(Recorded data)
This is an optimization exercise on Yosys and OpenROAD, whose aim is a short achievable clock period and few clock cycles, not a production implementation. Where RTL was checked, it was by simulation tests only, not by an equivalence proof against the original. Only the layout flow was run in run 1; the RTL was not checked for function there. Power and IR drop assume default switching activity.

$ cat constraint.sdc
create_clock -name core_clock -period 5.0 [get_ports {clk}]
set_input_delay 1.0000 -clock core_clock [delete_from_list [all_inputs] [get_ports {clk}]]
set_output_delay 1.0000 -clock core_clock [all_outputs]
set_load 0.01 [all_outputs]
$ cat run.sh
#!/bin/bash
# synth_recipe.tcl (not shown) runs the flow's synth.tcl, then flattens the netlist and writes it again
# the make line also repeats each setting of config.mk as NAME=value (left out here)
make -C /OpenROAD-flow-scripts/flow DESIGN_CONFIG=/design/flow/config.mk WORK_HOME=/design/flow/orfs CLKGATE_MAP_FILE= SYNTH_SCRIPT=/design/flow/synth_recipe.tcl finish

__YOUR INSTRUCTIONS__. Repeat only the stretch of lines that opens with the line containing "set_output_delay 1.0000 -clock" and closes with the final line of the entries, both included, exactly as written.

__COMPLETED EXERCISE__.
set_output_delay 1.0000 -clock core_clock [all_outputs]
set_load 0.01 [all_outputs]
$ cat run.sh
#!/bin/bash
# synth_recipe.tcl (not shown) runs the flow's synth.tcl, then flattens the netlist and writes it again
# the make line also repeats each setting of config.mk as NAME=value (left out here)
make -C /OpenROAD-flow-scripts/flow DESIGN_CONFIG=/design/flow/config.mk WORK_HOME=/design/flow/orfs CLKGATE_MAP_FILE= SYNTH_SCRIPT=/design/flow/synth_recipe.tcl finish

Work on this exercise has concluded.